▸ About this exercise
The reply to the records below should contain exactly the lines from the line with "global placement |" through the line with "endpoints found under the hold margin,0,0", and nothing besides.
══ Dataset content
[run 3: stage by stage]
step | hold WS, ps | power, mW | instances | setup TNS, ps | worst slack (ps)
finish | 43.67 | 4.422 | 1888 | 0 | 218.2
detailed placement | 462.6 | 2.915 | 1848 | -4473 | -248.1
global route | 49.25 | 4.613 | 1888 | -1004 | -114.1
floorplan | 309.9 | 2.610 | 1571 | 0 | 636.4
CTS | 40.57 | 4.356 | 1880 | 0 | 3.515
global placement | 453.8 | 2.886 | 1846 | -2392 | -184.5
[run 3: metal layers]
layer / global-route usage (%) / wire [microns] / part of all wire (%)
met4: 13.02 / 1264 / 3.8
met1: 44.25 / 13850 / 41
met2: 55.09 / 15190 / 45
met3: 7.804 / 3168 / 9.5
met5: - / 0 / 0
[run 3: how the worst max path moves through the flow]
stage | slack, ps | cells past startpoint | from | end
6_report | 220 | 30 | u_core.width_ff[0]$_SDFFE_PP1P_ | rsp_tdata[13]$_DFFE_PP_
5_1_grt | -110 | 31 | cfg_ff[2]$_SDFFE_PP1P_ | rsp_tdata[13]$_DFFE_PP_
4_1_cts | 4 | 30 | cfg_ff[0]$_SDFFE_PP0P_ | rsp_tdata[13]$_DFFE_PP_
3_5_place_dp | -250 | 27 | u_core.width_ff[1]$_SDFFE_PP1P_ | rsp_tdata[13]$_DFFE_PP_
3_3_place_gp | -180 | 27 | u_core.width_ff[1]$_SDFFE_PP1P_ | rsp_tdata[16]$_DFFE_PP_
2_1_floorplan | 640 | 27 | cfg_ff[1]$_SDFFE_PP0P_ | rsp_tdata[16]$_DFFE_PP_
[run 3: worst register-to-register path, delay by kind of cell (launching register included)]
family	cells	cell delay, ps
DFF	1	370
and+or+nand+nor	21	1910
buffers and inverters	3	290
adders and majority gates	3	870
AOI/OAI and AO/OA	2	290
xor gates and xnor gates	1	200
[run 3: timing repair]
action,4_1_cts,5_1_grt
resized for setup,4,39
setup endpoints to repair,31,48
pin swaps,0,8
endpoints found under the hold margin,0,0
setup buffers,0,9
**src/hdl/tcw_lin_unit.sv**
```systemverilog
// shared row and column to linear cell index unit
`timescale 1ns / 1ps

module tcw_lin_unit #(
  parameter int ROWS = 25,
  parameter int COLS = 80
) (
  input  logic [$clog2(ROWS)-1:0]      row_i,
  input  logic [$clog2(COLS)-1:0]      col_i,
  output logic [$clog2(ROWS*COLS)-1:0] lin_o
);

  localparam int AW = $clog2(ROWS * COLS);
  localparam logic [AW-1:0] COLS_A = AW'(COLS);

  // row times line length plus column
  assign lin_o = AW'(row_i) * COLS_A + AW'(col_i);

endmodule

```
**config.mk**
```make
export PLATFORM = sky130hd
export DESIGN_NAME = tcw_lin_unit
export DESIGN_NICKNAME = d
export VERILOG_FILES = /design/src/hdl/tcw_lin_unit.sv
export SDC_FILE = /design/constraint.sdc
export NUM_CORES = 1
export LEC_CHECK = 0
export BUFFER_PORTS_ARGS = -buffer_cell sky130_fd_sc_hd__clkbuf_2
export CORE_AREA = 2 2 39 41
export DETAILED_ROUTE_END_ITERATION = 6
export DIE_AREA = 0 0 41 43
export SYNTH_ARGS = -nofsm -noshare
export SYNTH_HDL_FRONTEND = slang
export SYNTH_SLANG_ARGS = --single-unit
```
**constraint.sdc**
```tcl
create_clock -name vclk -period 1.9
set_input_delay 0.285 -clock vclk [all_inputs]
set_output_delay 0.285 -clock vclk [all_outputs]
set_load 0.02 [all_outputs]
```
==> impl_metrics.yaml, run 1 <==
synth:
  synth.avg_cell_area_sq_um: 9.48
  synth_nets: 54
  synth_cell_types: 10
  yosysSeqAreaShare: 0
  synth.most_common_cell: "ha_1"
  yosysTopAreaCell: "ha_1"
  synthTopCellsByCount: "ha_1, buf_4, xnor2_1"
  synth_area_sq_um: 294
  yosysWarningCount: 0
  netlist_instances: 31
  post_synth_main_area_contributors: "ha_1, fa_1, xnor2_1"
  yosys.area.top_type_share: 0.383
power_and_ir_drop:
  share_comb_of_total_power: 1.000
  swShare: 0.463
  p_switching_mw: 0.142
  powerDensity_nw_per_um2: 517
  vdd_drop_max_mv: 0.212
  p_leak_nw: 0.291
  p_int_mw: 0.165
  p_clk_frac: 0
  seqPwrFrac: 0
final_layout:
  layout-drive-gt1-share: 0.745
  seq_cells: 0
  area_growth_pct: 102
  utilization: 0.429
  fillers: 136
  diodes: 0
  nClkBuffers: 0
  fin_nets: 76
  seq_area_sq_um: 0
flow_run:
  max_cap_viol_count: 0
floorplanning:
  die_h_um: 43
  initial_core_util: 0.212
  die_area_sq_um: 1760
  coreArea_sq_um: 1380
  rows: 14
  fp.dieW_um: 41
  pin_count: 23
timing:
  fin_crit_ps: 2240
  finalWorstSetupSlack_ps: -341
  hold_violations: 0
  worstMarginPinSlew_ps: 263
  finalCritPeriodShare: 1.18
  rsz0062_at_grt: "yes"
  slew_violations: 0
  clock.fmax_mhz: 446
  setup_viol: 3
  relSlewSlack: 0.824
clock_network:
  cts_hold_buf: 0
grt:
  met2_usage: 0.122
  grt_pass1_wl_um: 855
  busiest_layer: "met2"
  grt_max_degree: 5
  grt_util_met3: 0.00524
  antenna_found_initial: 0
  grt_usage: 0.0671
  grt_pass1_vias: 227
  met1_usage: 0.0863
  overflow: 0
run_status:
  violations: "setup timing"
  status: "finished, violations left"
routing:
  routed_wl_um: 684
  antenna_left: 0
  vias_per_cell: 4.28
  route.detailed.wl_per_inst_um: 10.2
  drt-pass1-iter-count: 2
  drt_iter0_drc: 2
  vias: 287
  drc_errors: 0
placement:
  post-dp-hpwl_um: 568
  place.gp.congestion: 0.705
  dpl_worst_slack_ps: -422
  io_buffers: 15
setup_path:
  critPathMaxFanout: 2
  slowest_delay_ps: 550
  critPathBufInv: 2
  path_class: "in2out"
  cp_slowest_cell: "fa_2"
  cp.arrival_ps: 1960
  setup.worst_path.start_class: "primary input"
  end_kind: "output port"
  crit_required_ps: 1620
  cp_cell_sequence: "buf_8 -> ha_4 -> ha_4 -> fa_2 -> nand4_1 -> xnor2_2 -> xnor2_2 -> clkbuf_8"
  crit_family: "adder cells"
min_path:
  hold_class: "in2out"
==> path summary, 6_finish.rpt <==
path                  startpoint   endpoint  slack, ps  cells past startpoint
worst max-delay path    row_i[3]  lin_o[10]       -340                      8
worst min-delay path    col_i[2]   lin_o[2]        570                      0
==> placed cells by master (no fill, tap or decap), drive strengths merged <==
cell type / netlist / layout
nor2: 1 / 1
xnor2: 4 / 4
nand4: 1 / 1
a21oi: 2 / 2
xor2: 3 / 3
ha: 9 / 9
fa: 2 / 2
buf: 4 / 16
nand2: 2 / 2
a21o: 3 / 3
clkbuf: 0 / 8
==> power by group through the flow <==
stage                     Clock [mW]  Combinational (mW)  Sequential (mW)
after floorplan                    0               0.157                0
after global placement             0               0.220                0
after detailed placement           0               0.224                0
after CTS                          0               0.246                0
after global routing               0               0.332                0
final                              0               0.307                0
==> cells by family (layout without fill, tap and decap cells) <==
kind of cell,after synthesis,in the layout,share of synthesized area
fa+ha+maj,11,11,0.519
buf+inv,4,24,0.102
compound gates,5,5,0.111
xor+xnor,7,7,0.209
simple gates,4,4,0.0596
==> layer usage <==
layer	wire length, um	vias to the layer above
met5	0	-
met4	0	0
met3	29	0
met2	391	5
met1	263	138
li1	-	144
==> cell type report <==
type / instances / area (sq um) / share of cell area
multi-input combinational: 27 / 388 / 0.654
timing repair buffer: 24 / 185 / 0.312
tap: 16 / 20.0 / 0.0338
==> per-stage QoR <==
stage          TNS [ps]  cell area (sq um)  hold slack (ps)  power, mW  instances
2_1_floorplan      -354                339              659      0.157         31
3_3_place_gp       -911                457              570      0.220         65
3_5_place_dp       -954                457              570      0.224         65
4_1_cts            -880                490              570      0.246         65
5_1_grt            -962                593              570      0.332         67
6_report           -780                593              570      0.307         67
==> what timing repair did <==
action                                  in CTS  in global routing
setup buffers                                0                  2
endpoints found under the setup margin       4                  5
gates resized for setup                      7                 23
pin swaps                                    6                  8
Power figures use the tool's default switching activity.
==> run 2: changes to the inputs <==
- clock period: 1.9 -> 2.8 ns (I/O delays scaled with it)
==> run 2 against run 1 <==
  * The run now ends clean
  * Utilization shrank 16 points
  * Count of clock-buffer cells in the layout is the same
  * Critical path depth grew 1
  * Global-route usage grew 0.30 points
  * Highest routed layer unchanged
==> impl_metrics.yaml, run 2 (synthesis gave the netlist of run 1 again) <==
routing:
  drc_errors: 0
  drt_iter0_drc: 0
  antenna_left: 0
  vias: 239
  routed_wl_um: 531
  vias_per_cell: 4.05
  route.detailed.wl_per_inst_um: 9.00
  drt-pass1-iter-count: 1
power_and_ir_drop:
  finalPower_mw: 0.128
  powerDensity_nw_per_um2: 341
  p_leak_nw: 0.217
  vdd_drop_max_mv: 0.144
final_layout:
  layout-drive-gt1-share: 0.395
  seq_area_sq_um: 0
  area_growth_pct: 27.2
  fin_nets: 68
  final_common_cell: "clkbuf_2"
  diodes: 0
  multiInputGateArea_sq_um: 272
  utilization: 0.270
  final_cell_mix: "clkbuf_2, ha_1, xnor2_1"
  nClkBuffers: 0
  fillers: 163
  seq_cells: 0
floorplanning:
  die_h_um: 43
  pin_count: 23
  coreArea_sq_um: 1380
  rows: 14
  fp.dieW_um: 41
  initial_core_util: 0.212
  die_area_sq_um: 1760
setup_path:
  slowest_delay_ps: 400
  critPathBufInv: 2
  end_kind: "output port"
  crit_required_ps: 2380
  cp_slowest_cell: "fa_1"
  critPathMaxFanout: 3
  path_class: "in2out"
  cp_cell_sequence: "clkbuf_2 -> ha_1 -> ha_1 -> fa_1 -> xor2_2 -> nand4_1 -> xnor2_1 -> xnor2_1 -> clkbuf_2"
  cp.arrival_ps: 2250
  setup.worst_path.start_class: "primary input"
  crit_family: "adder cells"
grt:
  grt_max_degree: 5
  overflow: 0
  grt_usage: 0.0701
  antenna_found_initial: 0
  grt_pass1_vias: 239
  grt_pass1_wl_um: 924
timing:
  setup_viol: 0
  tns_ps: 0
  hold_violations: 0
  slew_violations: 0
  relSlewSlack: 0.852
  rsz0062_at_grt: "no"
  clock.fmax_mhz: 374
  finalCritPeriodShare: 0.955
  worstMarginPinSlew_ps: 222
  fin_crit_ps: 2670
  holdWs_ps: 840
  finalWorstSetupSlack_ps: 125
placement:
  io_buffers: 15
  dpl_worst_slack_ps: 98.7
  post-dp-hpwl_um: 480
  place.gp.congestion: 0.684
min_path:
  hold_class: "in2out"
flow_run:
  max_cap_viol_count: 0
run_status:
  status: "completed"
clock_network:
  cts_hold_buf: 0
==> run 2: cell types whose count changed in the layout (fill, tap and decap cells not counted), moves of 2 or more <==
cell | previous run | this run
buf_6 | 3 | 0
clkbuf_2 | 7 | 15
ha_4 | 5 | 0
ha_1 | 4 | 9
fa_2 | 2 | 0
buf_4 | 11 | 1
xnor2_2 | 3 | 0
xnor2_1 | 1 | 4
fa_1 | 0 | 2
==> run 2: timing repair <==
action | CTS | global route
setup buffers | 0 | 0
setup endpoints to repair | 0 | 1
gates resized for setup | 0 | 1
==> run 2: layer usage <==
metal,vias up,part of all wire,track usage
met3,0,0.11,0
li1,129,-,-
met2,8,0.51,0.119
met4,0,0,0
met1,102,0.39,0.102
met5,-,0,0
==> run 2: area by class of cell <==
| type | instances | share of cell area |
|---|---|---|
| Tap cell | 16 | 0.0535 |
| Multi-Input combinational cell | 27 | 0.726 |
| Timing Repair Buffer | 16 | 0.221 |
==> run 2: power by group <==
group / internal, mW / switching [mW] / total, mW
registers: 0 / 0 / 0
logic: 0.0538 / 0.0739 / 0.128
clock network: 0 / 0 / 0
total: 0.0538 / 0.0739 / 0.128
==> run 2: worst paths after layout <==
kind	startpoint	end	slack, ps	depth (start not counted)
worst min-delay path	col_i[2]	lin_o[2]	840	0
worst max-delay path	row_i[1]	lin_o[10]	130	9
==> run 2: through the flow <==
stage               instances  instance area (sq um)
floorplan                  31                    294
global placement           59                    367
detailed placement         59                    367
CTS                        59                    367
global route               59                    374
finish                     59                    374
==> run 3: changes to the inputs <==
- clock period: 2.8 -> 3.2 ns (I/O delays scaled with it)
==> run 3 against run 2 <==
  * Wire length shrank 1.9%
  * Largest cell class unchanged
  * Utilization fell by 1.1 points
  * Worst hold slack improved by 120 ps
  * Combinational power is 16% lower
  * Largest power group unchanged
  * Die area unchanged
  * First-iteration DRC count did not move
  * Power fell by 16%
  * Sequential cell count unchanged
==> impl_metrics.yaml, run 3 (synthesis gave the netlist of run 1 again) <==
run_status:
  status: "completed"
routing:
  vias: 245
  drt_iter0_drc: 0
  antenna_left: 0
  drt-pass1-iter-count: 1
  drc_errors: 0
  routed_wl_um: 521
  route.detailed.wl_per_inst_um: 8.98
  vias_per_cell: 4.22
power_and_ir_drop:
  finalPower_mw: 0.107
  p_leak_nw: 0.211
  vdd_drop_max_mv: 0.0999
  powerDensity_nw_per_um2: 298
flow_run:
  max_cap_viol_count: 0
final_layout:
  layoutNonFillerInstCount: 58
  layout-drive-gt1-share: 0.357
  seq_cells: 0
  final_cell_mix: "clkbuf_2, ha_1, xnor2_1"
  nClkBuffers: 0
  fin_nets: 67
  final_common_cell: "clkbuf_2"
  utilization: 0.259
  diodes: 0
  area_growth_pct: 22.1
  seq_area_sq_um: 0
placement:
  io_buffers: 15
  place_inst: 58
  place.gp.congestion: 0.701
  dpl_worst_slack_ps: 330
  post-dp-hpwl_um: 491
grt:
  grt_pass1_wl_um: 814
  grt_pass1_vias: 219
  grt_max_degree: 5
  grt_usage: 0.0620
  overflow: 0
  antenna_found_initial: 0
floorplanning:
  rows: 14
  fp.dieW_um: 41
  die_area_sq_um: 1760
  die_h_um: 43
  coreArea_sq_um: 1380
  initial_core_util: 0.212
  pin_count: 23
setup_path:
  crit_required_ps: 2720
  critPathMaxFanout: 3
  end_kind: "output port"
  cp.arrival_ps: 2370
  setup.worst_path.start_class: "primary input"
  path_class: "in2out"
timing:
  worstMarginPinSlew_ps: 206
  setup_viol: 0
  rsz0062_at_grt: "no"
  finalWorstSetupSlack_ps: 346
  finalCritPeriodShare: 0.892
  relSlewSlack: 0.862
  fin_crit_ps: 2850
  hold_violations: 0
  slew_violations: 0
  tns_ps: 0
  clock.fmax_mhz: 350
clock_network:
  cts_setup_buffers: 0
  cts_hold_buf: 0
  postCtsResizedCells: 0
min_path:
  hold_class: "in2out"
[run 3: changes by cell type in the layout (fill, tap and decap cells not counted), sizes merged]
cell / delta
buf: -1
[run 3: path summary, 6_finish.rpt]
path                      from         to  slack (ps)  depth (start not counted)
worst max-delay path  row_i[1]  lin_o[10]         350                          9
worst min-delay path  col_i[2]   lin_o[2]         960                          0
[run 3: cell type report]
cell class	count	area [sq um]
well taps	16	20.0
fillers	159	1020
multi-input cells	27	264
repair buffers	15	75.1
[run 3: metrics by stage]
stage          hold WS, ps  area (sq um)
2_1_floorplan         1070           294
3_3_place_gp           960           359
3_5_place_dp           960           359
4_1_cts                960           359
5_1_grt                960           359
6_report               960           359
[run 3: critical path, stage by stage]
cell and delay (ps):
clkbuf_2 110, ha_1 300, ha_1 230, fa_1 380, xor2_1 210, nand4_1 140, xnor2_1 210, xnor2_1 140
clkbuf_2 180
[run 3: layer usage]
layer | up-vias | wire length [um] | share of wire | track usage
li1 | 128 | - | - | -
met1 | 109 | 227 | 0.44 | 0.0889
met2 | 8 | 260 | 0.50 | 0.106
met3 | 0 | 34 | 0.065 | 0
met4 | 0 | 0 | 0 | 0
met5 | - | 0 | 0 | 0
[run 3: power breakdown]
group | total [mW] | internal [mW] | switching [mW]
clock network | 0 | 0 | 0
registers | 0 | 0 | 0
logic | 0.107 | 0.0434 | 0.0638
total | 0.107 | 0.0434 | 0.0638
════
▸ Answer box
global placement | 453.8 | 2.886 | 1846 | -2392 | -184.5
[run 3: metal layers]
layer / global-route usage (%) / wire [microns] / part of all wire (%)
met4: 13.02 / 1264 / 3.8
met1: 44.25 / 13850 / 41
met2: 55.09 / 15190 / 45
met3: 7.804 / 3168 / 9.5
met5: - / 0 / 0
[run 3: how the worst max path moves through the flow]
stage | slack, ps | cells past startpoint | from | end
6_report | 220 | 30 | u_core.width_ff[0]$_SDFFE_PP1P_ | rsp_tdata[13]$_DFFE_PP_
5_1_grt | -110 | 31 | cfg_ff[2]$_SDFFE_PP1P_ | rsp_tdata[13]$_DFFE_PP_
4_1_cts | 4 | 30 | cfg_ff[0]$_SDFFE_PP0P_ | rsp_tdata[13]$_DFFE_PP_
3_5_place_dp | -250 | 27 | u_core.width_ff[1]$_SDFFE_PP1P_ | rsp_tdata[13]$_DFFE_PP_
3_3_place_gp | -180 | 27 | u_core.width_ff[1]$_SDFFE_PP1P_ | rsp_tdata[16]$_DFFE_PP_
2_1_floorplan | 640 | 27 | cfg_ff[1]$_SDFFE_PP0P_ | rsp_tdata[16]$_DFFE_PP_
[run 3: worst register-to-register path, delay by kind of cell (launching register included)]
family	cells	cell delay, ps
DFF	1	370
and+or+nand+nor	21	1910
buffers and inverters	3	290
adders and majority gates	3	870
AOI/OAI and AO/OA	2	290
xor gates and xnor gates	1	200
[run 3: timing repair]
action,4_1_cts,5_1_grt
resized for setup,4,39
setup endpoints to repair,31,48
pin swaps,0,8
endpoints found under the hold margin,0,0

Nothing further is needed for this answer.